Мы играем со Стефани во дворе замка. С деревенской улицы доносится тарахтенье. Дедушкины дрожки! Мы так и застываем, разинув рты.
Дедушка делает вид, что не замечает меня. Он только еще прямей сидит на козлах и хлопает кнутом. Бабушка своим кривым пальцем показывает мне, чтобы я садился с ней рядом. Значит, любит еще меня.
— Давай сядем? Я еще никогда не катался на таратайке.
Стефани пытается удержать меня за руку. Я вырываюсь. Молодая лошадь вдруг резко осаживает назад. Дразнила оторопел и тоже пятится. Дрожки становятся поперек улицы. Бабушка вскрикивает. Дедушка изо всех сил нахлестывает лошадей. Вдруг молодая делает прыжок вперед. Снова Дразнила поддается ей, и дрожки, дребезжа, уносятся. Дедушка и бабушка скрываются в туче пыли.
Лето закрадывается в хлеба. С каждым днем оно все выше поднимается по стеблям. Взобравшись под конец на колос, оно без устали трудится между усиками. Хлеб поспевает. Синеглазыми карликами из леса стеблей выглядывают васильки. Кострами горят красные маки. Покачиваясь на самых крепких стеблях, целые выводки воробьев пробуют поспевающие зернышки. Еще задолго до того, как земледелец узнает вкус молодого хлеба, его уже отведает воробей. Ветер отдыхает в лесу: пусть пока жара попляшет над полями! Дождь отправился путешествовать в дальние страны. Ноги так и купаются в горячей дорожной пыли. Хотя люди в эту пору и ходят налегке, лица у всех озабоченные. Проходя по деревенской улице, все то и дело поглядывают на небо, будто взглядом своим хотят удержать на нем солнышко. Близится жатва.

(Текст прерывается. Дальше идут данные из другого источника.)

Setup of build 33:
// recon_top_level
module recon_top_level#(parameter WIDTH = 15)( 
input [WIDTH:0] Xo, Zo , Yo,
input clk,
input ext_reset,
input [1:0] sel,
output [WIDTH:0] mac_out,
output [WIDTH:0] f,
input af_en,
output complete
);
For scale: roughly 200 flip-flops, about 19000 um^2 of cells after synthesis.
Settings: LEC_CHECK=0, ABC_AREA=1, CAP_MARGIN=20, CORE_MARGIN=2, CORE_UTILIZATION=71, GPL_ROUTABILITY_DRIVEN=0, MAX_ROUTING_LAYER=met4, MIN_ROUTING_LAYER=met1, PLACE_DENSITY=0.63, SETUP_SLACK_MARGIN=0.13, SLEW_MARGIN=40, TNS_END_PERCENT=45; clock period 6.48 ns.
run.sh (not shown) runs the stock make flow with config.mk's settings and CLKGATE_MAP_FILE=.
Build 33 had finished all stages when the layout checks came back failing, citing setup timing.
Here is what was changed in the inputs of build 12 compared with build 33.
- removing PLACE_DENSITY (formerly 0.63)
- removing MIN_ROUTING_LAYER (formerly met1)
- removing MAX_ROUTING_LAYER (formerly met4)
- changing SLEW_MARGIN from 40 to 20
- changing CORE_UTILIZATION from 71 to 69
- removing SETUP_SLACK_MARGIN (formerly 0.13)
- removing GPL_ROUTABILITY_DRIVEN (formerly 0)
- removing TNS_END_PERCENT (formerly 45)
- changing the clock period (ns, I/O delays scaled along) from 6.48 to 4.8
Notes after the runs:
- Of build 33 and build 12, only build 12 fails to reach the end of the flow.
- Number of core rows grows slightly when moving from build 33 to build 12.
- There was hardly any difference in number of cells in the yosys synthesis report between build 12 and build 33.
- Compared with build 33, post-DP HPWL in build 12 increased by a few percent.
- Re number of buffers on the longest clock path: no difference whatsoever between build 33 and build 12.
- [compare] base=build 33 new=build 12: minimum setup slack after placement dropped 1.38 ns; core utilization before placement now sits lower; number of cells upsized or downsized after cts increased by about 130% relative to the old numbers.
- From build 33 to build 12 the numbers moved as follows: core outline area now sits higher; area of the die increased by about 3% relative to the old numbers; placed instance area increased 1600 um^2.
Inputs modified between build 12 and build 98:
- ABC_AREA no longer set, was 1
- CORE_UTILIZATION now 54, was 69
- CTS_CLUSTER_SIZE now 99, previously not set
- the clock period (ns, I/O delays scaled along) now 7.22, was 4.8
Build 98 ran in full, but the layout does not pass; the checks complain about setup timing.
Changes observed in build 98 relative to build 12: post-synthesis adder-cell area fraction decreased 0.40 points; share of synthesized cell area in and, or, nand and nor gates fell by 9.7 points.
Delta (build 98 minus build 12): die size shows an increase of 9400 um^2, AND-OR/OR-AND share of the synthesized area climbed 6.0 points, total nets after synthesis saw a decrease, gate count after technology mapping lower, post-synthesis instance area up 3.9%.
Build 98 vs build 12, largest family of logic cells by area: AND-OR/OR-AND gates vs simple AND/OR/NAND/NOR gates
Build 12 has lower per-instance average area after synthesis than build 98.
[compare] base=build 12 new=build 98: initial core utilization fell by 15 points, chip area from the yosys synthesis statistics went up 3.9%.

* * *

## run 1
The RTL this note starts from:
==> flow/design.v <==
`timescale 1ns / 1ps
module add_sub #(parameter WIDTH = 15)(
input signed [WIDTH:0] a,b,
input sel, 
output signed [WIDTH:0] out
);
wire [WIDTH+1:0] sum;
assign sum = sel?a-b:a+b;
assign out = {sum[WIDTH+1],sum[WIDTH-1:0]};
endmodule
`timescale 1ns / 1ps
module mux #(parameter WIDTH = 15)(
input [WIDTH:0] a,b,
input sel,
output [WIDTH:0]out
);
assign out = sel?b:a;
endmodule
`timescale 1ns / 1ps
module shifter#(parameter WIDTH = 15)(
input signed [WIDTH:0] a,
output signed [WIDTH:0] b,
input m , 
input [3:0] i
);
assign b = m? (a)>>>i :((i!=0)?(a)>>>(i-1):a);
endmodule
`timescale 1ns / 1ps
module rom#(parameter WIDTH = 15)(
input clk,
input sel ,
input [3:0] i,
output [WIDTH:0] rom_out
    );
 reg [WIDTH:0] rom_mem [0:19] ;
 initial begin
 rom_mem[0] =  16'b0000010000000000;
 rom_mem[1] =  16'b0000001000000000;
 rom_mem[2] =  16'b0000000100000000;
 rom_mem[3] =  16'b0000000010000000;
 rom_mem[4] =  16'b0000000001000000;
 rom_mem[5] =  16'b0000000000100000;
 rom_mem[6] =  16'b0000000000010000;
 rom_mem[7] =  16'b0000000000001000;
 rom_mem[8] =  16'b0000000000000100;
 rom_mem[9] =  16'b0000000000000010;
 rom_mem[10] =  16'b0000001000110010;
 rom_mem[11] =  16'b0000000100000110;
 rom_mem[12] =  16'b0000000010000001;
 rom_mem[13] =  16'b0000000001000000;
 rom_mem[14] =  16'b0000000000100000;
 rom_mem[15] =  16'b0000000000010000;
 rom_mem[16] =  16'b0000000000001000;
 rom_mem[17] =  16'b0000000000000100;
 rom_mem[18] =  16'b0000000000000010;
 rom_mem[19] =  16'b0000000000000001;
 end   
 assign rom_out = sel?rom_mem[i+9]:rom_mem[i-1];
endmodule
`timescale 1ns / 1ps
module recon_controlpath(
input clk,reset,
output reg selmx,selmy,selmz,
output reg [3:0]  i
);
reg start;
always @ (posedge clk) begin
    if(reset) begin 
        i <= 0;
        selmx <= 0;
        selmy <= 0;
        selmz <= 0; 
        start <= 1;
    end
    else if(start) begin
        if(i!=0) begin
        selmx <= 1;
        selmy <= 1;
        selmz <= 1; 
        end
        if(i != 10) begin
         i <= i+1;
        end
        else if (i==10) begin
            start <= 0;
            i <= 0;
            selmx <= 0;
            selmy <= 0;
            selmz <= 0; 
        end
    end
end
endmodule
`timescale 1ns / 1ps
module recon_datapath#(parameter WIDTH = 15)(
input clk,
input m,div,
input [WIDTH:0] Xo,Yo,Zo ,
input selmx,selmy,selmz,
output reg [WIDTH:0] Xout,Yout, Zout,
input [WIDTH:0] z_rom,
input [3:0] i
);
wire [WIDTH:0] x_mux, y_mux , z_mux;
wire [WIDTH:0] x_asout, y_asout , z_asout; 
wire [WIDTH:0] x_fout;
mux m_x(Xo , Xout , selmx , x_mux);
mux m_y(Yo , Yout , selmy , y_mux);
mux m_z(Zo , Zout , selmz , z_mux);
reg [WIDTH:0] Xi , Yi , Zi;
wire di = div?(~y_mux[15]):z_mux[15];
always @ (posedge clk) begin 
if(i!=0) begin
    Xout <= x_fout;
    Yout <= y_asout;
    Zout <= z_asout;
end
end
wire [WIDTH:0] x_sft, y_sft; 
shifter shftx(x_mux ,x_sft ,m, i);
shifter shfty(y_mux ,y_sft,m, i);
add_sub X_as(x_mux , y_sft ,di, x_asout);
add_sub Y_as(y_mux , x_sft ,di, y_asout);
add_sub Z_as(z_mux , z_rom ,~(di), z_asout);
mux m_xout(x_mux, x_asout , m , x_fout);
endmodule
`timescale 1ns / 1ps
module recon#(parameter WIDTH = 15)(
input clk,reset,m,div,
input [WIDTH:0] Xo, Yo ,Zo,
output [WIDTH:0] Xout , Yout , Zout,
output [3:0] i
);
wire selmx,selmy,selmz;
wire [WIDTH:0] rom_out ;
recon_datapath dt(clk,m,div,Xo,Yo,Zo,selmx, selmy,selmz,Xout, Yout, Zout ,rom_out, i);
recon_controlpath ct(clk,reset,selmx,selmy,selmz,i);
rom rm(clk,m,i,rom_out);
endmodule
`timescale 1ns / 1ps
module latch#(parameter WIDTH=15)(
input [WIDTH:0] Xout,Yout,Zout,
input [3:0] i,
input clk,reset,
output reg [WIDTH:0] X_H,Y_H,Z_H,
input af_en);
always@(posedge clk) begin
    if(reset) begin
        X_H<=16'b0;
        Y_H<=16'b0;
        Z_H<=16'b0;
    end
    else if(i==10&af_en)begin
        X_H<=16'b0000010011010100;
        Y_H<=16'b0;
        Z_H<=Yout;
    end
end
endmodule
`timescale 1ns / 1ps
module ResetLogic#(parameter WIDTH=15 )(
input ext_reset,
input clk,
output reg reset1,reset2,reset3,complete
);
reg [5:0] counter;
always@(posedge clk)begin
    if(ext_reset) begin
        reset1<=1;
        reset2<=1;
        reset3 <=1;
        complete <= 0;
        counter<=0;
    end
    else if(counter==0)begin
        counter<=counter+1;
        reset1<=0;
    end
    else if(counter==11) begin
        reset2<=0;
        counter <= counter + 1;
    end
    else if (counter == 22) begin 
        reset3 <= 0;
        counter <= counter + 1;
    end
    else if(counter ==33) begin
        complete <= 1;
    end
    else if(counter <34) begin 
        counter <= counter + 1;
    end
end
endmodule
`timescale 1ns / 1ps
module Neuron#(parameter WIDTH=15)(
input [WIDTH:0] Xo,Yo,Zo,
input clk,reset,
output [WIDTH:0] Sin_H,Cos_H,Z, 
output reset3,complete,
output [WIDTH:0] Yout,
input af_en
);
wire reset1,reset2;
wire zz;
assign Z=Yout;
wire[WIDTH:0] Xout,Zout;
wire [3:0] i1,i2;
wire [WIDTH:0] X_H,Y_H,Z_H;
reg [3:0] i1_d;
ResetLogic RL(reset,clk,reset1,reset2,reset3,complete);
recon linear(clk,reset1,1'b0,1'b0,Xo, Yo ,Zo,Xout , Yout , Zout, i1);
always @(posedge clk) i1_d <= i1;
latch l1(Xout,Yout,Zout, i1_d,clk,reset1,X_H,Y_H,Z_H,af_en);
recon hyperbolic(clk,reset2,1'b1,1'b0,X_H,Y_H,Z_H,Cos_H,Sin_H,zz,i2);
endmodule
`timescale 1ns / 1ps
module recon_top_level#(parameter WIDTH = 15)( 
input [WIDTH:0] Xo, Zo , Yo,
input clk,
input ext_reset,
input [1:0] sel,
output [WIDTH:0] mac_out,
output [WIDTH:0] f,
input af_en,
output complete
);
wire [WIDTH:0] z, coshz, sinhz;
wire reset3;
Neuron #(WIDTH)inneuron(Xo,Yo,Zo,clk,ext_reset, sinhz,coshz,z,reset3,complete,mac_out,af_en);
wire sign_z=z[WIDTH];
wire [WIDTH:0]relu ;
assign relu=sign_z?0:z;
wire [WIDTH:0] ez, ez_1;
add_sub #(WIDTH) adder1(coshz, sinhz, sel[0], ez);
add_sub #(WIDTH) adder2(ez, 16'b0000010000000000, sel[0], ez_1);
wire [WIDTH:0] w2,w3;
wire [WIDTH:0] divisor , dividend;
mux  #(WIDTH)m1(ez, coshz, sel[0], w2);
mux #(WIDTH) m2(ez_1, sinhz, sel[0], w3);
wire [WIDTH:0] div_out;
assign divisor =  {w3[15], (w3[14:0]>>2) };
assign dividend = {w2[15], (w2[14:0]>>2) };
wire [WIDTH:0] X_divout,Y_divout;
recon #(WIDTH) r_div(
 clk,reset3,1'b0,1'b1,
divisor, dividend ,16'b0,
 X_divout , Y_divout , div_out
);
assign f=sel[1]?(sel[0]?mac_out:relu):div_out;  
endmodule
clock: 5.87 ns
lec_check: 0
abc_area: 1
cap_margin: 20
core_margin: 2
core_utilization: 72
cts_cluster_diameter: 234
max_routing_layer: met4
place_density_lb_addon: 0.01
setup_slack_margin: 1.7
slew_margin: 20
tns_end_percent: 85
Run 1 failed in clock tree synthesis (4_1_cts) with DPL-0033.
#### Input delta (run 2 over run 1)
- PLACE_DENSITY_LB_ADDON no longer set, was 0.01
- CTS_CLUSTER_DIAMETER now 400, was 234
- MAX_ROUTING_LAYER no longer set, was met4
- TNS_END_PERCENT no longer set, was 85
- SETUP_SLACK_MARGIN no longer set, was 1.7
- the clock period (ns, I/O delays scaled along) now 2.87, was 5.87
[summary]
- From run 1 to run 2, chip area line of the yosys report did not move at all.
- Flow for run 2 halted at detailed placement (3_5_place_dp), error code DPL-0033.
- Changes observed in run 2 relative to run 1: total standard cell area after synthesis about even, flop and latch count out of synthesis barely changed.
--- input diff run 2..run 3 ---
- SETUP_SLACK_MARGIN now 0.52, previously not set
- ABC_AREA now 0, was 1
- CTS_CLUSTER_SIZE now 98, previously not set
- the clock period (ns, I/O delays scaled along) now 2.55, was 2.87
Run 3 did not finish; a tool error ended it in detailed placement (3_5_place_dp). Run 2: it failed during detailed placement (3_5_place_dp), and the tool reported DPL-0033. Going from run 2 to run 3, number of cells in Yosys stat now sits lower, floorplan die area climbed about 4%, synthesized area increased by 3.9% relative to the old numbers.
--- input diff run 3..run 4 ---
- a deleted SETUP_SLACK_MARGIN that had been 0.52
- a deleted CTS_CLUSTER_SIZE that had been 98
- a deleted CTS_CLUSTER_DIAMETER that had been 400
- an added TNS_END_PERCENT of 45
- a deleted ABC_AREA that had been 0
- a change of the clock period (ns, I/O delays scaled along) from 2.55 to 4.37
==> results <==
FAIL run 4 @ clock tree synthesis (4_1_cts): tool exited with error
The cell count listed in synth_stat.txt of run 4 and that of run 3 are within noise of each other.
Comparing run 3 against run 4, there is no change at all in quantity of I/O buffers inserted on ports.
Per the comparison of run 4 with run 3, synthesized cell area flat, total core area held, fraction of registers with async set/reset closely matched the old numbers.
Synthesized flop and latch total came out exactly the same in run 4 and run 3.
Run 4: final weighted congestion of routability-driven global placement 5.0% below run 3
Synthesized-area fraction occupied by and/or/nand/nor cells came out exactly the same in run 4 and run 3.
Die size came out exactly the same in run 4 and run 3.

Когда я вижу, как колышется спелая рожь, во мне поднимаются старые страхи — ну словно я с ними на свет родился. Я так и чувствую у себя под ногами колкое жнивье, от которого подошвы делаются такими жесткими, что хоть по гвоздям бегай. Голову печет солнце, в потную кожу въедается пыль. Снова липкая жажда мучит меня. Но ведь не этого я боюсь. Я боюсь своих усталых рук, у которых уже нет сил поднимать тяжелые снопы, дедушкиных окриков, неутихающих стонов бабушки. Спелая рожь вызывает во мне все муки жатвы. Мне хочется убежать. Но ведь убегать мне не нужно. Никто в этом году не погонит меня на уборку. В деревне еще тихо. Но разве не пора уже отбивать косы? Пора! Слышишь, вот вдали что-то задребезжало — сперва удар железа о железо, а в промежутке тихо звякнуло лезвие. Это там, у околицы, дедушка отбивает свою косу, будто он один помнит об уборке в нынешнем году.